(Stored items from a collection)
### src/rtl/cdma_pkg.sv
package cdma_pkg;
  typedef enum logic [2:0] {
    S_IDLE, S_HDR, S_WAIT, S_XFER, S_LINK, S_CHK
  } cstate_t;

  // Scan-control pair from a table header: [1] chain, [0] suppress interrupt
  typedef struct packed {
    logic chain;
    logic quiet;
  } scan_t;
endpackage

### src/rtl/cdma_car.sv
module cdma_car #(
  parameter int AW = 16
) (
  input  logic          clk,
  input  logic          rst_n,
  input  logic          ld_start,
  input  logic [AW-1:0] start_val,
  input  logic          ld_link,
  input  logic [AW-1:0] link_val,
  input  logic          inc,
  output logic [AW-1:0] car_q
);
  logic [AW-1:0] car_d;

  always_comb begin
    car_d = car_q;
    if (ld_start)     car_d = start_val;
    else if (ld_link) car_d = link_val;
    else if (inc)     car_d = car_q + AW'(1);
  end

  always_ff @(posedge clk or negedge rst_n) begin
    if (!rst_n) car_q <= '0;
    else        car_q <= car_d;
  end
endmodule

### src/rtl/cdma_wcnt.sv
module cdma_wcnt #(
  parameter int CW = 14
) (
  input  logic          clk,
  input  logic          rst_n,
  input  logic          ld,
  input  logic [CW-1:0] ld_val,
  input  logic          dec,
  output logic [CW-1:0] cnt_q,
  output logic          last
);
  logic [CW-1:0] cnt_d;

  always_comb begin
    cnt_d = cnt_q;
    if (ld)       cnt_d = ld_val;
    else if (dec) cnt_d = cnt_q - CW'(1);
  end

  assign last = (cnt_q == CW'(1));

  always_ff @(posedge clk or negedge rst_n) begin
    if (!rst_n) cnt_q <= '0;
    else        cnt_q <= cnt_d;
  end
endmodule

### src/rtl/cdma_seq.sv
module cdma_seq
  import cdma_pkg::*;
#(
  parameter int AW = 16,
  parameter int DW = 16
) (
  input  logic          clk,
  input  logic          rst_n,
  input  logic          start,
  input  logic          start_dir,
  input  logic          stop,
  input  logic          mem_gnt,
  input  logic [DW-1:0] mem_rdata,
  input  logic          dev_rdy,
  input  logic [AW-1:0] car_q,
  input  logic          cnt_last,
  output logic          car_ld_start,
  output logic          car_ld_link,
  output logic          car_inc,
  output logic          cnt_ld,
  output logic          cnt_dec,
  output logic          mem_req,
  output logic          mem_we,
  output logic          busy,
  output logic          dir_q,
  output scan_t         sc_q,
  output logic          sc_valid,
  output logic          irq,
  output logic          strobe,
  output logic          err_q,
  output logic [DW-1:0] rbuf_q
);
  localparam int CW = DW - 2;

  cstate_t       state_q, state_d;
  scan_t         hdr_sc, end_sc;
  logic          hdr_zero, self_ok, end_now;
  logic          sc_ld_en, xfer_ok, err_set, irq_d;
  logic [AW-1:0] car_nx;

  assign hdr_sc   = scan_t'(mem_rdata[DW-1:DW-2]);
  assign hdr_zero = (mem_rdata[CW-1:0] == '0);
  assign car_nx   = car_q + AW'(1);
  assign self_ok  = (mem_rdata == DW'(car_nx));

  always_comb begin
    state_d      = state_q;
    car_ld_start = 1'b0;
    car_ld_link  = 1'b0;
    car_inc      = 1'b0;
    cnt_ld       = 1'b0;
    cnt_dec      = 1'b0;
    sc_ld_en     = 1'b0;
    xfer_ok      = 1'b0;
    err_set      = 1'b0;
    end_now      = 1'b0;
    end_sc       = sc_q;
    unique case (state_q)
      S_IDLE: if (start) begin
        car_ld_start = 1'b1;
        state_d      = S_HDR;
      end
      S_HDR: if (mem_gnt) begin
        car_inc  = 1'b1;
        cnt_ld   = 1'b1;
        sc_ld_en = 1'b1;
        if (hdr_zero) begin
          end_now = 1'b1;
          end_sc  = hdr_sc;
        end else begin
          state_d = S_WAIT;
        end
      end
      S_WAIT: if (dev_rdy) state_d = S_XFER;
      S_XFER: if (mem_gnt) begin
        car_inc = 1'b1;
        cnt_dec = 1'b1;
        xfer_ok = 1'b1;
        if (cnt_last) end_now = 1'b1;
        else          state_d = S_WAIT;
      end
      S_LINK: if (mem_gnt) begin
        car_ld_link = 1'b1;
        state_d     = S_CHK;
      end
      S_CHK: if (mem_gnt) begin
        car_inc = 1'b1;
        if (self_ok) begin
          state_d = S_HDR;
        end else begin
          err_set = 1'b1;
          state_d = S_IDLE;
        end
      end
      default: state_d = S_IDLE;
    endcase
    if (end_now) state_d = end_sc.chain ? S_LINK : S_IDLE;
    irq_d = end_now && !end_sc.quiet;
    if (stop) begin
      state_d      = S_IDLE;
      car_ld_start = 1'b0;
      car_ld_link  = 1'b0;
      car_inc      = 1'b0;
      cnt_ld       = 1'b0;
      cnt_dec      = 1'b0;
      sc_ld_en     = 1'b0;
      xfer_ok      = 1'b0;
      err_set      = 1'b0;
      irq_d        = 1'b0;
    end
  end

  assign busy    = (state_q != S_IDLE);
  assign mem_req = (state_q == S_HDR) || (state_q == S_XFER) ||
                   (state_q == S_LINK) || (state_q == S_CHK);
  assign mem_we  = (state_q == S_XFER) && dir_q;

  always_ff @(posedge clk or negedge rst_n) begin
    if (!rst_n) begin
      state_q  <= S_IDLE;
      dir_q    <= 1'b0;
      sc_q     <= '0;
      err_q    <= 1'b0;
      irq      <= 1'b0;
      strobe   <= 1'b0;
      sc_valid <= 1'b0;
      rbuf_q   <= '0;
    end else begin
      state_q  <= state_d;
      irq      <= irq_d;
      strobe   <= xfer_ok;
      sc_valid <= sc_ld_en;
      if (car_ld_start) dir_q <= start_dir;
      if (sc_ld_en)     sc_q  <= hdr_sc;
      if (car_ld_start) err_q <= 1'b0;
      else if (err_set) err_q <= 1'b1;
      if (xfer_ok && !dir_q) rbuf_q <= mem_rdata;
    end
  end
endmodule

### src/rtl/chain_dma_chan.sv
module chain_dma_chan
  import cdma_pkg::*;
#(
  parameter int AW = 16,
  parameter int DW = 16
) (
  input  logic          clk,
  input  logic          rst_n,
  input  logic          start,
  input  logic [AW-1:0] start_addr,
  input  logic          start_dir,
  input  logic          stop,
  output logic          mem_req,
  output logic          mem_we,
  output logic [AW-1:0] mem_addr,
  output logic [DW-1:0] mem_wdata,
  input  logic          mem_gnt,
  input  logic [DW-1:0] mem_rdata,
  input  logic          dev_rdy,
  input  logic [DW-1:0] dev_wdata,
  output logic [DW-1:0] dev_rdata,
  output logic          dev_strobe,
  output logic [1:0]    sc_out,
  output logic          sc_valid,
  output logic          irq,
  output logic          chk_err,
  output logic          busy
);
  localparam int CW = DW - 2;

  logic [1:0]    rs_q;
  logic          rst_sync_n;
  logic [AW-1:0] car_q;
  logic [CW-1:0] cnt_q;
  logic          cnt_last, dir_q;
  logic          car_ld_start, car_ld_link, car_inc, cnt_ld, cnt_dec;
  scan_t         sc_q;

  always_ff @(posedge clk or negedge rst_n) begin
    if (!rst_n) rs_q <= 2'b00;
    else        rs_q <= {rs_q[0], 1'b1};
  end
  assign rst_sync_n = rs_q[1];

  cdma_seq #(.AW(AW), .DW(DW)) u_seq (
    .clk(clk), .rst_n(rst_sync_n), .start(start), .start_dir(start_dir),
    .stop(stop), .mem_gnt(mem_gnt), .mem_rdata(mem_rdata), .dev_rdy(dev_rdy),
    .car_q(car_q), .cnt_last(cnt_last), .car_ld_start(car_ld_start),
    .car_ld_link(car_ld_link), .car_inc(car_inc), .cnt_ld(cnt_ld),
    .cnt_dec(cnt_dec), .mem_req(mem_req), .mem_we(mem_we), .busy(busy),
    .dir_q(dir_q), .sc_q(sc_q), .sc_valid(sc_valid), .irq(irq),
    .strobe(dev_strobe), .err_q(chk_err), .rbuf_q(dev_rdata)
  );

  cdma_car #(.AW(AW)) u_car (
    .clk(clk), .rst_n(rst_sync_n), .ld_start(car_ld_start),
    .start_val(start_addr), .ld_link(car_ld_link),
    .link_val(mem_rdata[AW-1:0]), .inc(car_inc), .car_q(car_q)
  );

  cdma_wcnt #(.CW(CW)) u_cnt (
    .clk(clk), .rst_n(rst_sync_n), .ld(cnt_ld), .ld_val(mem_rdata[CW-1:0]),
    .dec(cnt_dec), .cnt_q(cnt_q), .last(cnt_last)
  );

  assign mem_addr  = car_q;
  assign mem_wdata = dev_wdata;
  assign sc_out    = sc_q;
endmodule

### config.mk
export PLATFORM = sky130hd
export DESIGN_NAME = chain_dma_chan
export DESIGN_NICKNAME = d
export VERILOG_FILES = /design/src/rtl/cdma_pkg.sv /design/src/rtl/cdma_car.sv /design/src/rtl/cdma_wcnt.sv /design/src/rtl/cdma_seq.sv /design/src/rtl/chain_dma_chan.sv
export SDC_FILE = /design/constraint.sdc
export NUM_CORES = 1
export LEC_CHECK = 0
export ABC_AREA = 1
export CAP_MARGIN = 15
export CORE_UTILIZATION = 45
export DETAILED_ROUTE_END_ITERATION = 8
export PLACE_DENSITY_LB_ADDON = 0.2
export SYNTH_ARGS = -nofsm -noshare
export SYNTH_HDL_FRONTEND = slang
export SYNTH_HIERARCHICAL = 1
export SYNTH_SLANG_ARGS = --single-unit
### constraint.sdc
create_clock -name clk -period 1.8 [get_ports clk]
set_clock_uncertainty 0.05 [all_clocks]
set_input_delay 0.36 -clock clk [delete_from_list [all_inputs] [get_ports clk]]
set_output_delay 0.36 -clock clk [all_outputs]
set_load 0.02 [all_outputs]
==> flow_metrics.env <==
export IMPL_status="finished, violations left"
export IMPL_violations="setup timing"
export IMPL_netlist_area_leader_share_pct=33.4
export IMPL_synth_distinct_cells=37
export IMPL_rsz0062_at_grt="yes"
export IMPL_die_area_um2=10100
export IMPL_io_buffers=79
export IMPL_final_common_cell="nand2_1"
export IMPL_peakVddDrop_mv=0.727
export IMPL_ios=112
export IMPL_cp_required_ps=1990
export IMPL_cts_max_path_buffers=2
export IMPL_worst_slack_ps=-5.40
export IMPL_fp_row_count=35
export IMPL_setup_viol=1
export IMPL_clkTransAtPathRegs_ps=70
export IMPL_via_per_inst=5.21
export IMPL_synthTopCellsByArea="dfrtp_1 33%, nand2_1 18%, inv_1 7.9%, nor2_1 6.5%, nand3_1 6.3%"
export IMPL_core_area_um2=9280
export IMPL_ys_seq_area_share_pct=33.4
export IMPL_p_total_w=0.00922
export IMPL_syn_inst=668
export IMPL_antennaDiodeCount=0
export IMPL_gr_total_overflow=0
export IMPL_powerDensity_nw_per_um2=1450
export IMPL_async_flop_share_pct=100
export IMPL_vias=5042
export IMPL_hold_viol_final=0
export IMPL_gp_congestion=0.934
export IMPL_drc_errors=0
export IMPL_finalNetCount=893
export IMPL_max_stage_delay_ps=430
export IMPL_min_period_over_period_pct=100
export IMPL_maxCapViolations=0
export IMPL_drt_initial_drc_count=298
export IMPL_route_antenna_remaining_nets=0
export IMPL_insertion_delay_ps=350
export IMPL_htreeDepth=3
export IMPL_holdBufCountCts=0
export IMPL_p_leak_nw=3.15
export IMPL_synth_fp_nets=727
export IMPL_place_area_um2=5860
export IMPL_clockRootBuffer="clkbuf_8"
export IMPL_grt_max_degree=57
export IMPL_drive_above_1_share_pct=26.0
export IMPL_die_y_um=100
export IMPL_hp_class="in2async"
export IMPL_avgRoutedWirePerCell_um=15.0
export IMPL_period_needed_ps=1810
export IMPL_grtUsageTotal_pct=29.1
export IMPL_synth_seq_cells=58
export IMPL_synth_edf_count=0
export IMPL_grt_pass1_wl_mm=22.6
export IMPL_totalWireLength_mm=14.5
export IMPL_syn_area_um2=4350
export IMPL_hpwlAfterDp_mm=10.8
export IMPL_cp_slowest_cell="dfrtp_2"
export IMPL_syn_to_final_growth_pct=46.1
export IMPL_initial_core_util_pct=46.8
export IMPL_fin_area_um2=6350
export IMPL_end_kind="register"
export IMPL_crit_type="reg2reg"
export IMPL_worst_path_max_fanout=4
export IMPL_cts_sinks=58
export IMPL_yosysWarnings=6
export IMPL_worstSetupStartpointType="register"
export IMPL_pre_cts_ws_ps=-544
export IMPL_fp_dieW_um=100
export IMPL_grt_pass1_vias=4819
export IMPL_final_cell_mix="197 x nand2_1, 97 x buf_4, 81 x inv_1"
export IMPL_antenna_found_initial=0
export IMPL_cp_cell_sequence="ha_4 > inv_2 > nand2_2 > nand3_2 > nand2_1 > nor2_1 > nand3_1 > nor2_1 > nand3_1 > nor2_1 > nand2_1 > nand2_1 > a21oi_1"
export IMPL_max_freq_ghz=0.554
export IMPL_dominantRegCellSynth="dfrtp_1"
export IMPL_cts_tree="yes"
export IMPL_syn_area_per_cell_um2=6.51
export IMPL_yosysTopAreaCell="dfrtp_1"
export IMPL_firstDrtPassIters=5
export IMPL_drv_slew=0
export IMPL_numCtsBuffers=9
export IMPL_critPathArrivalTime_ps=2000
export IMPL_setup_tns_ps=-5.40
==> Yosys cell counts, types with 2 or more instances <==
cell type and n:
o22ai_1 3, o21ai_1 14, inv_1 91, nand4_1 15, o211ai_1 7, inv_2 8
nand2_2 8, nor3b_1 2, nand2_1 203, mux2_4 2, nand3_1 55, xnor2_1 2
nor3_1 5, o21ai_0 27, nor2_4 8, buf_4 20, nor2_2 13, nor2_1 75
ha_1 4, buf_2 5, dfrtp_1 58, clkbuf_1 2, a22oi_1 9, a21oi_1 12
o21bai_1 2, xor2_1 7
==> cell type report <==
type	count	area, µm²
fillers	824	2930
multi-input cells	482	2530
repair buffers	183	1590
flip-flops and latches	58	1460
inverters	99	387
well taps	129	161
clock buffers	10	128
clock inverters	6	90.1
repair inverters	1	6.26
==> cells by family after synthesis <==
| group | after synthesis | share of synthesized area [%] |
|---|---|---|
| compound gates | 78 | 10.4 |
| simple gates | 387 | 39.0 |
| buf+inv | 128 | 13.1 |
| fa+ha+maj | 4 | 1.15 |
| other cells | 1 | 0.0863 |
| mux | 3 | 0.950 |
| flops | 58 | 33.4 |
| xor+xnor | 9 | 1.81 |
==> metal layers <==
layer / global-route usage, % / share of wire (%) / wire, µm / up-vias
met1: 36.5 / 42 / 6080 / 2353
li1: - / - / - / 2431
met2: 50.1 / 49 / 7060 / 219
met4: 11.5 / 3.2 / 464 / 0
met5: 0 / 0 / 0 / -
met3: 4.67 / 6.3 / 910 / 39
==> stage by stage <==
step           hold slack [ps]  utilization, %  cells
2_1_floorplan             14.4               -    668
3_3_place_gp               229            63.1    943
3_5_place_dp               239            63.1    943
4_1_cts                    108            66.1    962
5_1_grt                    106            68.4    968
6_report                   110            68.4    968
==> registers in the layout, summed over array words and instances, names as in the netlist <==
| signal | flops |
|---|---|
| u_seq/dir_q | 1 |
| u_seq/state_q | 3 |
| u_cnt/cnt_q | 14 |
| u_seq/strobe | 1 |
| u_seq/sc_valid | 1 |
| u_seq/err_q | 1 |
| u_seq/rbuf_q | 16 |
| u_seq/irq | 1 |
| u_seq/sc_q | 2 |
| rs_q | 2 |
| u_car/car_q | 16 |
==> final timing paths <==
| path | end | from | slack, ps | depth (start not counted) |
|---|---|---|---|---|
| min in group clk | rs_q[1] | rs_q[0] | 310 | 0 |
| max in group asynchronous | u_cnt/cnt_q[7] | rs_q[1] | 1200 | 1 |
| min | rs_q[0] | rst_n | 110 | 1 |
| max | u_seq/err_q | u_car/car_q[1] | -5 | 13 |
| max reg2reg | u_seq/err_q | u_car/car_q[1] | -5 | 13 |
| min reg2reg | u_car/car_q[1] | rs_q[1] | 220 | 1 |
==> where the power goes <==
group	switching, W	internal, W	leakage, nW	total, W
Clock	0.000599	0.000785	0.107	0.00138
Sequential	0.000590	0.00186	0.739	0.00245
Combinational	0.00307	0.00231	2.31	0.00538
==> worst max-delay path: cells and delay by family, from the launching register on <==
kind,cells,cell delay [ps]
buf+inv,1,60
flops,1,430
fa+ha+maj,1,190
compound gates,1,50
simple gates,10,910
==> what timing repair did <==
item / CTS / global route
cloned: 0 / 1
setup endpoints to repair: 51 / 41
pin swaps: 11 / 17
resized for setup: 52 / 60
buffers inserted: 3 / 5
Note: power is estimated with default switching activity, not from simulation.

> **EXERCISE AIM**
The stretch of entries above that starts with the line containing "li1: - / - / - / 2431" and goes on through the line containing "flops,1,430" is to be transcribed exactly, and no other line is to be transcribed.

> **TASK RESPONSE**
li1: - / - / - / 2431
met2: 50.1 / 49 / 7060 / 219
met4: 11.5 / 3.2 / 464 / 0
met5: 0 / 0 / 0 / -
met3: 4.67 / 6.3 / 910 / 39
==> stage by stage <==
step           hold slack [ps]  utilization, %  cells
2_1_floorplan             14.4               -    668
3_3_place_gp               229            63.1    943
3_5_place_dp               239            63.1    943
4_1_cts                    108            66.1    962
5_1_grt                    106            68.4    968
6_report                   110            68.4    968
==> registers in the layout, summed over array words and instances, names as in the netlist <==
| signal | flops |
|---|---|
| u_seq/dir_q | 1 |
| u_seq/state_q | 3 |
| u_cnt/cnt_q | 14 |
| u_seq/strobe | 1 |
| u_seq/sc_valid | 1 |
| u_seq/err_q | 1 |
| u_seq/rbuf_q | 16 |
| u_seq/irq | 1 |
| u_seq/sc_q | 2 |
| rs_q | 2 |
| u_car/car_q | 16 |
==> final timing paths <==
| path | end | from | slack, ps | depth (start not counted) |
|---|---|---|---|---|
| min in group clk | rs_q[1] | rs_q[0] | 310 | 0 |
| max in group asynchronous | u_cnt/cnt_q[7] | rs_q[1] | 1200 | 1 |
| min | rs_q[0] | rst_n | 110 | 1 |
| max | u_seq/err_q | u_car/car_q[1] | -5 | 13 |
| max reg2reg | u_seq/err_q | u_car/car_q[1] | -5 | 13 |
| min reg2reg | u_car/car_q[1] | rs_q[1] | 220 | 1 |
==> where the power goes <==
group	switching, W	internal, W	leakage, nW	total, W
Clock	0.000599	0.000785	0.107	0.00138
Sequential	0.000590	0.00186	0.739	0.00245
Combinational	0.00307	0.00231	2.31	0.00538
==> worst max-delay path: cells and delay by family, from the launching register on <==
kind,cells,cell delay [ps]
buf+inv,1,60
flops,1,430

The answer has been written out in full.